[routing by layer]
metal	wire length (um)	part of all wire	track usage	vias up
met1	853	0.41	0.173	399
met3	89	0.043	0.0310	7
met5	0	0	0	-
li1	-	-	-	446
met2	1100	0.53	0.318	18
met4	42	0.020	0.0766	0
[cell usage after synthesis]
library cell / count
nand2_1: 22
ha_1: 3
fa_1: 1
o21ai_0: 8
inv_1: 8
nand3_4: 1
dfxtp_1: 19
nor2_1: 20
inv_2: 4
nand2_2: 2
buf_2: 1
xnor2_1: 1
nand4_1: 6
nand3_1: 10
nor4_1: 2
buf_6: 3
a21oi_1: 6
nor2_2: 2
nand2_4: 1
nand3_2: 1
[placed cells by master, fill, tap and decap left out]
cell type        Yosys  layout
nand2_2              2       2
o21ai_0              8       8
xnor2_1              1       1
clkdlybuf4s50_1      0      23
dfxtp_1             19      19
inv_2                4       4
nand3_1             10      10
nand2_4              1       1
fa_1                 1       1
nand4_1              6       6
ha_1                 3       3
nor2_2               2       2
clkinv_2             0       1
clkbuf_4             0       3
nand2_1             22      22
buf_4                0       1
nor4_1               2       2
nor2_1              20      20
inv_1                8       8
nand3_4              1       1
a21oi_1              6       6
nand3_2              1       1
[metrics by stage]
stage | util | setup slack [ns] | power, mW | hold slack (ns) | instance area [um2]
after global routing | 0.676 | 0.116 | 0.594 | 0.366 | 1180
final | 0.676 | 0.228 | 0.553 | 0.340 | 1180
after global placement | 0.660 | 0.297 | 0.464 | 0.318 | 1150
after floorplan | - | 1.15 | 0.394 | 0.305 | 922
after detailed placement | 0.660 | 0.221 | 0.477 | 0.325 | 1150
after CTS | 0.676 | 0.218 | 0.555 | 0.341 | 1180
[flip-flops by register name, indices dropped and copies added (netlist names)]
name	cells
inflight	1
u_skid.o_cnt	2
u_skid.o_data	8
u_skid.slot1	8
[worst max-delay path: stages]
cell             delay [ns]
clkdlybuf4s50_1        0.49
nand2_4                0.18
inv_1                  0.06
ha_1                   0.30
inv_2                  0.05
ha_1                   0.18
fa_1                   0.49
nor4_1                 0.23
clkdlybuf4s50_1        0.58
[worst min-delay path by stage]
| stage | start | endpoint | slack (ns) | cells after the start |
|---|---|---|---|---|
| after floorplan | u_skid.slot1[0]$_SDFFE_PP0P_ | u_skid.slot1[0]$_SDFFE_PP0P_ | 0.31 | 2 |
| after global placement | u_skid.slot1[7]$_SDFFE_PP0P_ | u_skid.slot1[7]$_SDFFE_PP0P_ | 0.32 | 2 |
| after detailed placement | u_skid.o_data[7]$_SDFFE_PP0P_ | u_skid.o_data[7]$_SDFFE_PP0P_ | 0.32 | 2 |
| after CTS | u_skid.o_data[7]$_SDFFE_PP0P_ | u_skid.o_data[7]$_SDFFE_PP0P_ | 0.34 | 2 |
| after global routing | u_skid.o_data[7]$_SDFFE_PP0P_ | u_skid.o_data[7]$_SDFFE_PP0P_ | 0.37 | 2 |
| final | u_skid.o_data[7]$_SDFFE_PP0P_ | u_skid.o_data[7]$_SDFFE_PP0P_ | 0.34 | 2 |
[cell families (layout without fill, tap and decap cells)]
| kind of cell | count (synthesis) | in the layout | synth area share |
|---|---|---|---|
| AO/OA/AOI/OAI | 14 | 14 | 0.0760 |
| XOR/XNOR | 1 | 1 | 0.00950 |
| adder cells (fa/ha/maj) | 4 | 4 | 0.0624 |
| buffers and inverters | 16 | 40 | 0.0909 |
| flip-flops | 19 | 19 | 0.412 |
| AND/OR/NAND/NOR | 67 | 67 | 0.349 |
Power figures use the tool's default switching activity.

★ ★ ★

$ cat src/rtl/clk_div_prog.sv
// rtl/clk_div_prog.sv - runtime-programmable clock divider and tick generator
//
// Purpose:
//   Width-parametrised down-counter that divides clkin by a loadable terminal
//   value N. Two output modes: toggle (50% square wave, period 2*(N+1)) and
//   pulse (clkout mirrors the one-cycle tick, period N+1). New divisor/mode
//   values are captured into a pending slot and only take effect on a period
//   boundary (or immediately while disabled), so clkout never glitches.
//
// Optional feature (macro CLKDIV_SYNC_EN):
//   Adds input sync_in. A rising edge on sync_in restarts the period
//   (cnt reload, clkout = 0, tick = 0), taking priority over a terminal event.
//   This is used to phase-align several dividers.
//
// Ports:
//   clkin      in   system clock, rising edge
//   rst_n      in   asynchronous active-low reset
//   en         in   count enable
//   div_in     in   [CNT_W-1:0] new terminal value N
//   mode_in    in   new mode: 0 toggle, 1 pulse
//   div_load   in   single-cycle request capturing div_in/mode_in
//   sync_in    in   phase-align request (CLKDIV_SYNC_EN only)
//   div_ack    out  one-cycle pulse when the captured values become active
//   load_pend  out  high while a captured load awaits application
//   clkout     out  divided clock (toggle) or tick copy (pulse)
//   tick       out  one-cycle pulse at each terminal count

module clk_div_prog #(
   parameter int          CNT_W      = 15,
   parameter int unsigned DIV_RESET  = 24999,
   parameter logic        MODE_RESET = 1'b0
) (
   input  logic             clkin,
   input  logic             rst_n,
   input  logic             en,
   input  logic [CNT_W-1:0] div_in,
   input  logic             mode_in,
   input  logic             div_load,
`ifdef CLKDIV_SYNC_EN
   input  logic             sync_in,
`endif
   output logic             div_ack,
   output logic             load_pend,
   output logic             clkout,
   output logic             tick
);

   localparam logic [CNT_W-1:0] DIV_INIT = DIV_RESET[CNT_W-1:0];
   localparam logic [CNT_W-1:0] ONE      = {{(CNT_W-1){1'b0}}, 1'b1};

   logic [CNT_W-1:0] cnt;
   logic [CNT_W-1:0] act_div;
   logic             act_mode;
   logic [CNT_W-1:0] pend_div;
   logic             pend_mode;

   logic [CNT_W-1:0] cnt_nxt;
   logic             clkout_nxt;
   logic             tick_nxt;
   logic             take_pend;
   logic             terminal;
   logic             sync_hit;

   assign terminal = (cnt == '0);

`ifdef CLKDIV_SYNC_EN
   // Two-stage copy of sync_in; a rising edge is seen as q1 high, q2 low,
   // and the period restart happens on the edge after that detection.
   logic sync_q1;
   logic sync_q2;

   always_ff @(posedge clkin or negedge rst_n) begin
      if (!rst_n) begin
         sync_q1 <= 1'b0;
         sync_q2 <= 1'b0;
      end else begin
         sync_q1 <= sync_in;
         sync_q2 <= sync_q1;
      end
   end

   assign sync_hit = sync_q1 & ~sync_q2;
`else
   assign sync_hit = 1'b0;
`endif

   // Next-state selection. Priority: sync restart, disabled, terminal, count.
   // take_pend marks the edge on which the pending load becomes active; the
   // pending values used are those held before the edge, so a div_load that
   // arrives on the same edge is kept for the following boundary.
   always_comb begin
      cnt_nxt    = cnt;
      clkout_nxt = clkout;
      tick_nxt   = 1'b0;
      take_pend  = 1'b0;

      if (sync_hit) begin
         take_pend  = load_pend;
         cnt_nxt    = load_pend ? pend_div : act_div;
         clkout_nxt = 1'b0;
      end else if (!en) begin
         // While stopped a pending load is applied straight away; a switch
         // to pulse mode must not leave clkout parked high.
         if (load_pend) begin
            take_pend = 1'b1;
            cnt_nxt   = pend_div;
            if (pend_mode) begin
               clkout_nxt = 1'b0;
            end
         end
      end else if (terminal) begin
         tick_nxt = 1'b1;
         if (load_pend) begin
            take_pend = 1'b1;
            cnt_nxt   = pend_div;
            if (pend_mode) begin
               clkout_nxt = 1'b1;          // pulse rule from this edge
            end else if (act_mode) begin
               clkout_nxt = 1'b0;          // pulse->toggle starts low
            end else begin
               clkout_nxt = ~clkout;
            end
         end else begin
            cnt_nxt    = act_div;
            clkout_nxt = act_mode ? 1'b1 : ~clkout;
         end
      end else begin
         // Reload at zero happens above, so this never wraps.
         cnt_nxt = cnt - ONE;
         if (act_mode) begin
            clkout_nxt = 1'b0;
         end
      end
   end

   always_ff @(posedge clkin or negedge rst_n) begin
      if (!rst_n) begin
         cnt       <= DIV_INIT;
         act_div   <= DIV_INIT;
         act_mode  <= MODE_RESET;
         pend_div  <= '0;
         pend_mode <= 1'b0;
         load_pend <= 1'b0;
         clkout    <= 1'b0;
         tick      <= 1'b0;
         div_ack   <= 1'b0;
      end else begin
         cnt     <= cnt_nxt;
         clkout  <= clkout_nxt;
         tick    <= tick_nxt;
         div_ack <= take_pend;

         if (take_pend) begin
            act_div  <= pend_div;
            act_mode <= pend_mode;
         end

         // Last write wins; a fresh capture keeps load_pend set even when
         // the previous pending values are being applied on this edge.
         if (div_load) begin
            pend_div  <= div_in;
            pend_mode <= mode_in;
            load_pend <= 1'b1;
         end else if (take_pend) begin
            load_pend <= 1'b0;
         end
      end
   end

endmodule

★ ★ ★

Aim of the task: Within the data above, the lines from the one with "[metrics by stage]" to the one with "after floorplan | - |" must be repeated exactly; no other line belongs in the answer.

Output:
[metrics by stage]
stage | util | setup slack [ns] | power, mW | hold slack (ns) | instance area [um2]
after global routing | 0.676 | 0.116 | 0.594 | 0.366 | 1180
final | 0.676 | 0.228 | 0.553 | 0.340 | 1180
after global placement | 0.660 | 0.297 | 0.464 | 0.318 | 1150
after floorplan | - | 1.15 | 0.394 | 0.305 | 922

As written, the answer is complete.